-- Task brief --
From the first line of the material below to the line containing "export VERILOG_FILES = /design/src/sv/i8dq_pkg.sv", repeat every line exactly and add nothing.
*** Dataset records
==> config.mk <==
export PLATFORM = sky130hd
export DESIGN_NAME = int8_dequant_to_fp16
export DESIGN_NICKNAME = d
export VERILOG_FILES = /design/src/sv/i8dq_pkg.sv /design/src/sv/i8dq_mul.sv /design/src/sv/i8dq_norm.sv /design/src/sv/int8_dequant_to_fp16.sv
export SDC_FILE = /design/constraint.sdc
export NUM_CORES = 1
export LEC_CHECK = 0
export BUFFER_PORTS_ARGS = -buffer_cell sky130_fd_sc_hd__buf_2
export CELL_PAD_IN_SITES_DETAIL_PLACEMENT = 1
export CELL_PAD_IN_SITES_GLOBAL_PLACEMENT = 2
export CORE_MARGIN = 2
export CORE_UTILIZATION = 37
export DETAILED_ROUTE_END_ITERATION = 10
export GPL_TIMING_DRIVEN = 0
export MAX_ROUTING_LAYER = met4
export PLACE_DENSITY = 0.87
export SLEW_MARGIN = 20
export SYNTH_ARGS = -nofsm -noshare
export SYNTH_HDL_FRONTEND = slang
export SYNTH_SLANG_ARGS = --single-unit
==> constraint.sdc <==
create_clock -name clk -period 7.5 [get_ports clk]
set_input_delay 0.75 -clock clk [delete_from_list [all_inputs] [get_ports clk]]
set_output_delay 0.75 -clock clk [all_outputs]
set_load 0.005 [all_outputs]
==> src/sv/i8dq_pkg.sv <==
`timescale 1ns / 1ps
`default_nettype none
// ----------------------------------------------------------------------------
// i8dq_pkg
// Shared types and constants of the int8 to fp16 dequantizer.
// ----------------------------------------------------------------------------
package i8dq_pkg;
	localparam logic [7:0] ExpAllOnes = 8'hFF;
	localparam logic [15:0] HalfInf = 16'h7C00;
	localparam logic [15:0] HalfNegInf = 16'hFC00;

	// Register indexes on the configuration port.
	localparam logic [0:0] RegScale = 1'b0;
	localparam logic [0:0] RegZero = 1'b1;

	// Stage 1 to stage 2 payload.
	typedef struct packed {
		logic        sign;
		logic        special;
		logic [15:0] special_val;
		logic        zero;
		logic [8:0]  exp;
		logic [31:0] prod;
		logic        last;
	} mul_t;
endpackage
`default_nettype wire

==> src/sv/i8dq_mul.sv <==
`timescale 1ns / 1ps
`default_nettype none
// ----------------------------------------------------------------------------
// i8dq_mul
// Stage 1: difference magnitude times scale significand, special cases.
// ----------------------------------------------------------------------------
module i8dq_mul import i8dq_pkg::*; (
	input  wire logic        clk,
	input  wire logic        arst_n,
	input  wire logic        en,
	input  wire logic        vin,
	input  wire logic [7:0]  sample,
	input  wire logic        last_in,
	input  wire logic [31:0] scale_bits,
	input  wire logic [7:0]  zero_offset,
	output logic             v_s1,
	output mul_t             d_s1
);
	logic signed [8:0] diff;
	logic [7:0] mag;
	logic [23:0] sig;
	logic dsign;
	mul_t nx;

	always_comb begin
		diff = $signed({sample[7], sample}) - $signed({zero_offset[7], zero_offset});
		dsign = diff[8];
		mag = dsign ? 8'(-diff) : diff[7:0];
		// Subnormal scales use an implicit zero and exponent one.
		sig = {(scale_bits[30:23] != 8'd0), scale_bits[22:0]};
		nx.sign = scale_bits[31] ^ dsign;
		nx.exp = (scale_bits[30:23] == 8'd0) ? 9'd1 : {1'b0, scale_bits[30:23]};
		nx.prod = 32'(sig * mag);
		nx.zero = (mag == 8'd0) || (sig == 24'd0);
		nx.last = last_in;
		nx.special = (scale_bits[30:23] == ExpAllOnes);
		if (scale_bits[22:0] != 23'd0)
			nx.special_val = {scale_bits[31], HalfInf[14:0]};
		else if (mag == 8'd0)
			nx.special_val = HalfNegInf;
		else
			nx.special_val = {nx.sign, HalfInf[14:0]};
		// A zero difference keeps the sign of the scale.
		if (mag == 8'd0) nx.sign = scale_bits[31];
	end

	always_ff @(posedge clk or negedge arst_n) begin
		if (!arst_n) v_s1 <= 1'b0;
		else if (en) v_s1 <= vin;
	end
	always_ff @(posedge clk) begin
		if (en) d_s1 <= nx;
	end
endmodule
`default_nettype wire

==> src/sv/i8dq_norm.sv <==
`timescale 1ns / 1ps
`default_nettype none
// ----------------------------------------------------------------------------
// i8dq_norm
// Stages 2 and 3: leading-one search, fp32 rounding, fp16 truncation.
// ----------------------------------------------------------------------------
module i8dq_norm import i8dq_pkg::*; (
	input  wire logic        clk,
	input  wire logic        arst_n,
	input  wire logic        en,
	input  wire logic        v_s1,
	input  wire mul_t        d_s1,
	output logic             v_s3,
	output logic [15:0]      half_s3,
	output logic             last_s3
);
	// Product value = prod * 2^(exp-127-23); leading one at bit lz.
	logic [4:0] lz;
	logic [31:0] nrm;
	logic signed [10:0] e32;
	logic v_s2, sign_s2, zero_s2, spec_s2, last_s2;
	logic [15:0] sv_s2;
	logic [31:0] nrm_s2;
	logic signed [10:0] e_s2;

	always_comb begin
		lz = 5'd0;
		for (int i = 0; i < 32; i++)
			if (d_s1.prod[i]) lz = 5'(i);
		nrm = d_s1.prod << (5'd31 - lz);
		// Unbiased: exp-127 + lz-23; biased fp32 = exp + lz - 23.
		e32 = $signed({2'b0, d_s1.exp}) + $signed({6'b0, lz}) - 11'sd23;
	end

	always_ff @(posedge clk or negedge arst_n) begin
		if (!arst_n) begin
			v_s2 <= 1'b0;
			v_s3 <= 1'b0;
		end else if (en) begin
			v_s2 <= v_s1;
			v_s3 <= v_s2;
		end
	end

	always_ff @(posedge clk) begin
		if (en) begin
			sign_s2 <= d_s1.sign;
			zero_s2 <= d_s1.zero;
			spec_s2 <= d_s1.special;
			sv_s2 <= d_s1.special_val;
			last_s2 <= d_s1.last;
			nrm_s2 <= nrm;
			e_s2 <= e32;
		end
	end

	// Stage 3 logic. Results below fp32 normal range flush anyway (fp16 e<=0),
	// so only normal fp32 rounding matters; rounding can bump the exponent.
	logic [24:0] rnd;
	logic g, st, up;
	logic signed [11:0] eh;
	logic [15:0] h;
	always_comb begin
		g = nrm_s2[7];
		st = |nrm_s2[6:0];
		up = g && (st || nrm_s2[8]);
		rnd = {1'b0, nrm_s2[31:8]} + {24'd0, up};
		eh = rnd[24] ? 12'(e_s2) + 12'sd1 - 12'sd112 : 12'(e_s2) - 12'sd112;
		if (spec_s2) h = sv_s2;
		else if (zero_s2 || eh <= 12'sd0) h = {sign_s2, 15'd0};
		else if (eh >= 12'sd31) h = {sign_s2, HalfInf[14:0]};
		else h = {sign_s2, eh[4:0], rnd[24] ? rnd[23:14] : rnd[22:13]};
	end

	always_ff @(posedge clk) begin
		if (en) begin
			half_s3 <= h;
			last_s3 <= last_s2;
		end
	end
endmodule
`default_nettype wire

==> src/sv/int8_dequant_to_fp16.sv <==
`timescale 1ns / 1ps
`default_nettype none
// ----------------------------------------------------------------------------
// int8_dequant_to_fp16
// Streaming int8 to fp16 dequantizer with an APB register port.
// ----------------------------------------------------------------------------
// Each input transaction carries one signed int8 sample. The block subtracts
// the zero point, multiplies by the fp32 scale with round-to-nearest-even,
// and truncates the product to fp16 (flush to signed zero on underflow,
// signed infinity on overflow). One transaction is accepted per cycle while
// the output is not stalled; the pipeline has a multiply stage, a normalize
// stage and a round-and-pack stage. The whole pipeline advances together and
// holds when the output is stalled, so the input ready follows the output
// ready combinationally. Registers: scale_bits at 0x0, zero_offset at 0x4;
// write them only while the pipeline is empty.
module int8_dequant_to_fp16 import i8dq_pkg::*; (
	input  wire logic        clk,
	input  wire logic        arst_n,
	input  wire logic        psel,
	input  wire logic        penable,
	input  wire logic        pwrite,
	input  wire logic [2:0]  paddr,
	input  wire logic [31:0] pwdata,
	output logic      [31:0] prdata,
	output logic             pready,
	input  wire logic        s_tvalid,
	output logic             s_tready,
	input  wire logic [7:0]  s_tdata,  // [7:0] sample
	input  wire logic        s_tlast,
	output logic             m_tvalid,
	input  wire logic        m_tready,
	output logic [15:0]      m_tdata,  // [15:0] half_bits
	output logic             m_tlast
);
	logic [31:0] scale_q;
	logic [7:0] zero_q;
	logic en, v_s1;
	mul_t d_s1;

	assign pready = 1'b1;

	always_ff @(posedge clk or negedge arst_n) begin
		if (!arst_n) begin
			scale_q <= 32'h3F80_0000;
			zero_q <= 8'd0;
		end else if (psel && penable && pwrite) begin
			if (paddr[2] == RegScale) scale_q <= pwdata;
			else zero_q <= pwdata[7:0];
		end
	end

	assign prdata = (paddr[2] == RegZero) ? {24'd0, zero_q} : scale_q;

	// The pipeline moves whenever the output slot is empty or being taken.
	assign en = !m_tvalid || m_tready;
	assign s_tready = en;

	i8dq_mul u_mul (
		.clk, .arst_n, .en,
		.vin(s_tvalid),
		.sample(s_tdata),
		.last_in(s_tlast),
		.scale_bits(scale_q),
		.zero_offset(zero_q),
		.v_s1, .d_s1
	);

	i8dq_norm u_norm (
		.clk, .arst_n, .en, .v_s1, .d_s1,
		.v_s3(m_tvalid),
		.half_s3(m_tdata),
		.last_s3(m_tlast)
	);
endmodule
`default_nettype wire
==> results of run 1 <==
## sequential cells by signal, indices dropped and copies added (netlist names), 8 cells and up
signal          count
u_mul.d_s1         45
zero_q              8
u_norm.e_s2        11
u_norm.nrm_s2      25
u_norm.half_s3     16
scale_q            32
## per-stage QoR
stage	instances	hold WS [ps]	setup TNS (ps)	instance area (µm²)	setup slack, ps
2_1_floorplan	1430	400	0	14300	8.16
3_3_place_gp	2039	404	-17920	15400	-1580
3_5_place_dp	2040	410	-20520	15500	-1700
4_1_cts	2086	426	0	16300	8.56
5_1_grt	2106	207	-166	16700	-62.3
6_report	2106	208	0	16700	230
## worst min path at each step
stage | startpoint | end | slack (ps)
after global placement | u_mul.d_s1[0] | u_norm.last_s2 | 400
final | arst_n | u_norm.v_s2 | 210
after floorplan | u_mul.d_s1[0] | u_norm.last_s2 | 400
after CTS | u_norm.last_s2 | u_norm.last_s3 | 430
after detailed placement | u_mul.d_s1[0] | u_norm.last_s2 | 410
after global routing | arst_n | u_norm.v_s2 | 210
## placed cells by master (no fill, tap or decap), types with 6 or more instances in the layout
cell type / n
inv_1: 158
nand2_1: 127
fa_1: 127
edfxtp_1: 103
buf_2: 101
nor2_1: 79
nor2b_1: 76
mux2i_1: 66
ha_1: 64
a21oi_1: 60
mux2_2: 54
clkbuf_1: 49
nand2b_1: 40
buf_4: 37
dfrtp_1: 36
and2_1: 35
xnor2_1: 33
o21ai_0: 24
xor2_1: 23
clkbuf_16: 19
nor3_1: 17
nand4_1: 15
o21a_1: 14
nor4_1: 13
nand3_1: 13
o21ai_1: 12
a21o_1: 12
fa_2: 7
dfstp_2: 7
or3_1: 6
o21bai_1: 6
## routing by layer
metal / vias to the layer above / wire [µm]
met2: 185 / 20100
met1: 5468 / 16600
li1: 5100 / -
met4: 0 / 814
met3: 50 / 1010
met5: - / 0
## area by class of cell
class | count | area, µm²
timing repair buffer | 134 | 806
inverter | 163 | 617
multi-input combinational | 1051 | 9470
fill | 4271 | 21100
tap | 511 | 639
clock inverter | 13 | 129
buffer | 69 | 374
sequential | 146 | 4180
clock buffer | 19 | 475
## worst max-delay path: cells and delay by family (launching register included)
family | cells | cell delay, ps
XOR/XNOR | 2 | 300
flip-flops | 1 | 390
adder cells (fa/ha/maj) | 6 | 2630
AND/OR/NAND/NOR | 6 | 1550
buffers and inverters | 5 | 620
AO/OA/AOI/OAI | 9 | 1540
## timing repair
item,CTS,global route
pin swaps,15,42
buffers inserted,14,20
hold buffers,0,0
gates resized for setup,40,53
endpoints found under the setup margin,18,9
cloned,0,0
## logic make-up after synthesis
kind of cell | after synthesis | synth area share, %
mux | 122 | 9.11
xor+xnor | 63 | 3.93
fa+ha+maj | 204 | 25.0
buf+inv | 233 | 6.47
flops | 146 | 29.3
simple gates | 461 | 16.6
other cells | 1 | 0.0263
compound gates | 200 | 9.54
==> reports/qor.yml, run 1 <==
status:
  status: "finished clean"
global_routing:
  grt-busiest-layer: "met2"
  antenna_found_initial: 0
  grt_use_met3_pct: 2.47
  grt_first_pass_wirelength_mm: 62.3
  grt_use_met1_pct: 23.2
  grt_max_degree: 57
  gr-total-overflow: 0
  met2_usage_pct: 36.0
  grt_pass1_vias: 11800
  grt_use_total_pct: 19.9
job:
  maxCapViolations: 0
yosys:
  yosysWarnings: 0
  yosysSeqAreaShare_pct: 29.3
  synth_cells: 1430
  synth_cell_type_count: 86
  synth_top_area_share_pct: 21.7
  ys.flop_type: "edfxtp_1"
  syn_area_um2: 14200
  synth-async-reset-ratio_pct: 29.5
  yosys.area.top_type: "edfxtp_1"
  synthTopCellsByCount: "160 x inv_1, 134 x fa_1, 129 x nand2_1"
  yosys.cell_count.top_type: "inv_1"
  synth_edf_count: 103
  synth_nets: 1685
  synthTopCellsByArea: "edfxtp_1 22%, fa_1 19%, dfrtp_1 6.3%"
  synth_area_per_cell_um2: 9.96
  ys_seq_elements: 146
route:
  drtIter0Drc: 443
  drcViolationCount: 0
  first_pass_iters: 5
  drtAntennaViolNets: 0
  viasPerCell: 5.13
  vias: 10800
  post_drt_wl_per_cell_um: 18.3
  drt-total-wl_mm: 38.5
clock_tree:
  clkTransAtPathRegs_ps: 70
  clk_latency_ps: 450
  cts-root-buf: "clkbuf_16"
  numClockSinks: 146
  cts_buffers: 17
  clock_path_buffers: 2
  cts_tree: "done"
  h-tree-depth: 4
sta:
  finalCriticalPeriod_ps: 7270
  drv_slew: 0
  hold_viol: 0
  relSlewSlack_pct: 37.6
  tightest_slew_ps: 926
  skew_ps: 12.8
  rsz0062_at_grt: "yes"
  fmax_mhz: 138
  setup_viol: 0
  post-route-period-util_pct: 96.9
placement:
  place.gp.congestion: 0.910
  port_buffers: 98
  dpl.hpwl_mm: 29.8
critical_path:
  rr_worst_depth: 28
  end_kind: "flop"
  regToRegSetupSlack_ps: 230
  worstSetupEndpoint: "u_mul.d_s1[32]"
  timing.rr.end: "u_mul.d_s1[32]"
  r2r-start: "zero_q[1]"
  crit_top_cell: "fa_1"
  worstPathRequired_ps: 7710
  worst_path_largest_cell_delay_ps: 590
  start_kind: "flop"
  crit_path_max_fanout: 4
  arrival_ps: 7480
  slowest_stage: "fa_1"
  critPathKind: "reg2reg"
  crit_start: "zero_q[1]"
floorplan:
  initial_core_util_pct: 37.7
  std_cell_rows: 71
  core_area_um2: 37800
  die_x_um: 200
  die_y_um: 200
  dieArea_um2: 40100
  ios: 103
finish:
  final_util_pct: 44.2
  antenna_cells: 0
  area_growth_pct: 17.2
  drive_gt1_share_pct: 19.9
  nets: 1837
worst_hold_path:
  hp-class: "in2async"
Power of run 1 is left out: the tool's default activity adds up to more than one toggle a clock period on the data nets, which glitch-free logic cannot reach.
==> inputs of run 2 (changes only) <==
--- a/config.mk
+++ b/config.mk
@@ -5,7 +5,7 @@
 export SDC_FILE = /design/constraint.sdc
 export NUM_CORES = 1
 export LEC_CHECK = 0
-export BUFFER_PORTS_ARGS = -buffer_cell sky130_fd_sc_hd__buf_2
+export BUFFER_PORTS_ARGS = -buffer_cell sky130_fd_sc_hd__clkbuf_2
 export CELL_PAD_IN_SITES_DETAIL_PLACEMENT = 1
 export CELL_PAD_IN_SITES_GLOBAL_PLACEMENT = 2
 export CORE_MARGIN = 2
==> reports/qor.yml, run 2 (synthesized netlist as in run 1, its figures left out) <==
status:
  status: "finished, violations left"
  violations: "setup timing"
finish:
  largest_reg_flops: 45  # unchanged
  top_regs: "u_mul.d_s1: 45 flops, scale_q: 32 flops, u_norm.nrm_s2: 25 flops"
  ff_latch_area_um2: 4180  # about the same
  final_common_cell: "inv_1"
  fillCellCount: 4280  # +0.21%
  nets: 1833  # -0.22%
  drive_gt1_share_pct: 20.3  # +0.36 points
  final_util_pct: 44.4  # +0.24 points
  stdcell_count: 2102  # -0.19%
  layout_common_cells: "156 x inv_1, 127 x nand2_1, 127 x fa_1"
  largest-register: "u_mul.d_s1"
  area_growth_pct: 17.9
  multiInputGateArea_um2: 9590  # +1.2%
  antenna_cells: 0  # unchanged
sta:
  fin_tns_setup_ps: -189  # -189 ps
  tightest_slew_ps: 1080  # +152 ps
  rsz0062_at_grt: "yes"
  hold_viol: 0  # unchanged
  relSlewSlack_pct: 27.5  # -10 points
  setup_ws_ps: -95.8  # -326 ps
  drv_slew: 0  # unchanged
  setup_viol: 4  # +4
  finalCriticalPeriod_ps: 7600  # +326 ps
  fmax_mhz: 132  # -4.3%
  post-route-period-util_pct: 101  # +4.3 points
  skew_ps: 10.1  # -2.67 ps
route:
  first_pass_iters: 4  # -1
  drcViolationCount: 0  # unchanged
  drt-total-wl_mm: 39.5  # +2.7%
  post_drt_wl_per_cell_um: 18.8  # +2.9%
  drtIter0Drc: 472  # +6.5%
  vias: 10800  # -0.10%
  drtAntennaViolNets: 0  # unchanged
  viasPerCell: 5.13  # about the same
floorplan:
  core_area_um2: 37800  # unchanged
  dieArea_um2: 40100  # unchanged
  die_x_um: 200  # unchanged
  initial_core_util_pct: 37.7  # unchanged
  ios: 103  # unchanged
  die_y_um: 200  # unchanged
  std_cell_rows: 71  # unchanged
critical_path:
  start_kind: "flop"
  arrival_ps: 7790  # +310 ps
  timing.rr.end: "u_mul.d_s1[29]"
  r2r-start: "zero_q[1]"
  worst_path_largest_cell_delay_ps: 620  # +30 ps
  rr_worst_depth: 26  # -7.1%
  critPathKind: "reg2reg"
  crit_top_cell: "fa_1"
  regToRegSetupSlack_ps: -100  # -330 ps
  slowest_stage: "fa_1"
  worstPathRequired_ps: 7690  # -20 ps
  crit_path_max_fanout: 6  # +2
  end_kind: "flop"
placement:
  port_buffers: 98  # unchanged
  dpl.cell_count: 2040  # unchanged
  dpl.hpwl_mm: 30.2  # +1.5%
  place.gp.congestion: 0.921  # +1.2%
global_routing:
  gr-total-overflow: 0  # unchanged
  grt_max_degree: 57  # unchanged
  grt_first_pass_wirelength_mm: 63.4  # +1.8%
  antenna_found_initial: 0  # unchanged
  grt_use_total_pct: 20.3  # +0.44 points
  grt_pass1_vias: 12100  # +2.6%
clock_tree:
  h-tree-depth: 4  # unchanged
  clk_latency_ps: 450  # about the same
  cts-hold-fix-buffers: 0  # unchanged
  clock_path_buffers: 2  # unchanged
  clkTransAtPathRegs_ps: 70  # about the same
  cts-root-buf: "clkbuf_16"
  cts_buffers: 17  # unchanged
  cts_tree: "done"
  numClockSinks: 146  # unchanged
worst_hold_path:
  hp-class: "in2async"
job:
  maxCapViolations: 0  # unchanged
-- run 2: cell count changes in the layout (fill, tap and decap cells not counted), moves of 3 or more --
cell,delta
clkbuf_2,+99
buf_6,+6
buf_2,-97
ha_4,+3
inv_8,-3
ha_1,-4
buf_4,-8
-- run 2: worst max-delay path: cells and delay by family (launching register included) --
family / cells / cell delay, ps
buffers and inverters: 5 / 700
XOR/XNOR: 1 / 330
flip-flops: 1 / 410
AND/OR/NAND/NOR: 5 / 1460
adder cells (fa/ha/maj): 6 / 2490
AO/OA/AOI/OAI: 9 / 1940
-- run 2: layout make-up --
type / instances / share of cell area (%)
clock inverters: 14 / 1.02
flip-flops and latches: 146 / 24.9
clock buffers: 18 / 2.62
plain buffers: 69 / 2.16
well taps: 511 / 3.81
inverters: 163 / 3.68
repair buffers: 130 / 4.67
multi-input cells: 1051 / 57.1
-- run 2: per-layer routing --
metal / GRT usage [%] / routed length, µm / vias up
met1: 23.5 / 16700 / 5454
li1: - / - / 5106
met3: 2.57 / 1050 / 50
met5: - / 0 / -
met4: 6.93 / 1030 / 0
met2: 36.4 / 20700 / 182
-- run 2: how the worst max path moves through the flow --
stage | startpoint | end | slack, ps | cells after the start
2_1_floorplan | s_tdata[0] | u_mul.d_s1[31] | 8 | 29
3_5_place_dp | s_tdata[0] | u_mul.d_s1[32] | -1730 | 28
5_1_grt | zero_q[2] | u_mul.d_s1[31] | -300 | 27
4_1_cts | zero_q[1] | u_mul.d_s1[31] | 10 | 26
3_3_place_gp | s_tdata[0] | u_mul.d_s1[32] | -1560 | 28
6_report | zero_q[1] | u_mul.d_s1[29] | -100 | 26
-- run 2: stage by stage --
stage	hold WS, ps	setup WS [ps]	instance area (µm²)
final	364	-95.8	16800
after global routing	392	-300	16800
after CTS	359	10.2	16300
after detailed placement	407	-1730	15500
after global placement	404	-1560	15400
after floorplan	400	8.16	14300
-- run 2: timing repair --
| item | 4_1_cts | 5_1_grt |
|---|---|---|
| buffers inserted | 10 | 22 |
| endpoints found under the setup margin | 18 | 10 |
| pin swaps | 11 | 38 |
| gates resized for setup | 34 | 89 |
Power of run 2 is left out for the same reason.
==> inputs of run 3 (changes only) <==
--- a/config.mk
+++ b/config.mk
@@ -9,11 +9,11 @@
 export CELL_PAD_IN_SITES_DETAIL_PLACEMENT = 1
 export CELL_PAD_IN_SITES_GLOBAL_PLACEMENT = 2
 export CORE_MARGIN = 2
-export CORE_UTILIZATION = 37
+export CORE_UTILIZATION = 40
 export DETAILED_ROUTE_END_ITERATION = 10
 export GPL_TIMING_DRIVEN = 0
 export MAX_ROUTING_LAYER = met4
-export PLACE_DENSITY = 0.87
+export PLACE_DENSITY = 0.89
 export SLEW_MARGIN = 20
 export SYNTH_ARGS = -nofsm -noshare
 export SYNTH_HDL_FRONTEND = slang
==> constraint.sdc (replaced) <==
create_clock -name clk -period 7.2 [get_ports clk]
set_input_delay 0.72 -clock clk [delete_from_list [all_inputs] [get_ports clk]]
set_output_delay 0.72 -clock clk [all_outputs]
set_load 0.005 [all_outputs]
==> reports/qor.yml, run 3 (synthesized netlist as in run 1, its figures left out) <==
finish:
  top_regs: "u_mul.d_s1: 45 flops, scale_q: 32 flops, u_norm.nrm_s2: 25 flops"
  nets: 1852  # +1.0%
  ff_latch_area_um2: 4180  # about the same
  largest-register: "u_mul.d_s1"
  area_growth_pct: 19.1
  final_common_cell: "inv_1"
  largest_reg_flops: 45  # unchanged
  multiInputGateArea_um2: 9670  # +0.86%
  drive_gt1_share_pct: 22.4  # +2.1 points
  layout_common_cells: "154 x inv_1, 126 x fa_1, 125 x nand2_1"
  fillCellCount: 3908  # -8.7%
route:
  drtAntennaViolNets: 0  # unchanged
  post_drt_wl_per_cell_um: 19.5  # +3.6%
  drcViolationCount: 0  # unchanged
  vias: 11000  # +1.6%
  first_pass_iters: 4  # unchanged
  drtIter0Drc: 522  # +11%
  viasPerCell: 5.29  # +3.1%
  drt-total-wl_mm: 40.4  # +2.1%
sta:
  setup_ws_ps: -103  # -6.92 ps
  drv_slew: 0  # unchanged
  rsz0062_at_grt: "yes"
  finalCriticalPeriod_ps: 7300  # -293 ps
  setup_viol: 2  # -2
  tightest_slew_ps: 1070  # -3.29 ps
  skew_ps: 9.77  # -0.314 ps
  hold_viol: 0  # unchanged
  post-route-period-util_pct: 101  # +0.15 points
  fmax_mhz: 137  # +4.0%
  relSlewSlack_pct: 27.7  # +0.22 points
clock_tree:
  cts-hold-fix-buffers: 0  # unchanged
  clock_path_buffers: 2  # unchanged
  h-tree-depth: 4  # unchanged
  clkTransAtPathRegs_ps: 70  # about the same
  cts-root-buf: "clkbuf_16"
  clk_latency_ps: 450  # about the same
  cts_buffers: 17  # unchanged
  cts_tree: "done"
  numClockSinks: 146  # unchanged
floorplan:
  std_cell_rows: 69  # -2.8%
  ios: 103  # unchanged
  core_area_um2: 35300  # -6.5%
  initial_core_util_pct: 40.3  # +2.6 points
  die_x_um: 193  # -3.7%
  dieArea_um2: 37100  # -7.4%
  die_y_um: 193  # -3.7%
placement:
  place.gp.congestion: 0.884  # -4.0%
  dpl.hpwl_mm: 30.2  # -0.17%
  port_buffers: 98  # unchanged
  pre_cts_slack_ps: -1460  # +271 ps
critical_path:
  rr_worst_depth: 27  # +3.8%
  worstPathRequired_ps: 7400  # -290 ps
  end_kind: "flop"
  arrival_ps: 7500  # -290 ps
  regToRegSetupSlack_ps: -100  # about the same
  crit_path_max_fanout: 5  # -1
  start_kind: "flop"
  critPathKind: "reg2reg"
global_routing:
  grt_max_degree: 57  # unchanged
  grt_first_pass_wirelength_mm: 62.7  # -1.1%
  gr-total-overflow: 0  # unchanged
  grt_use_total_pct: 22.5  # +2.1 points
  antenna_found_initial: 0  # unchanged
  grt_pass1_vias: 12000  # -1.1%
worst_hold_path:
  hp-class: "in2async"
status:
  status: "finished, violations left"
  violations: "setup timing"
job:
  maxCapViolations: 0  # unchanged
******
-- Result --
==> config.mk <==
export PLATFORM = sky130hd
export DESIGN_NAME = int8_dequant_to_fp16
export DESIGN_NICKNAME = d
export VERILOG_FILES = /design/src/sv/i8dq_pkg.sv /design/src/sv/i8dq_mul.sv /design/src/sv/i8dq_norm.sv /design/src/sv/int8_dequant_to_fp16.sv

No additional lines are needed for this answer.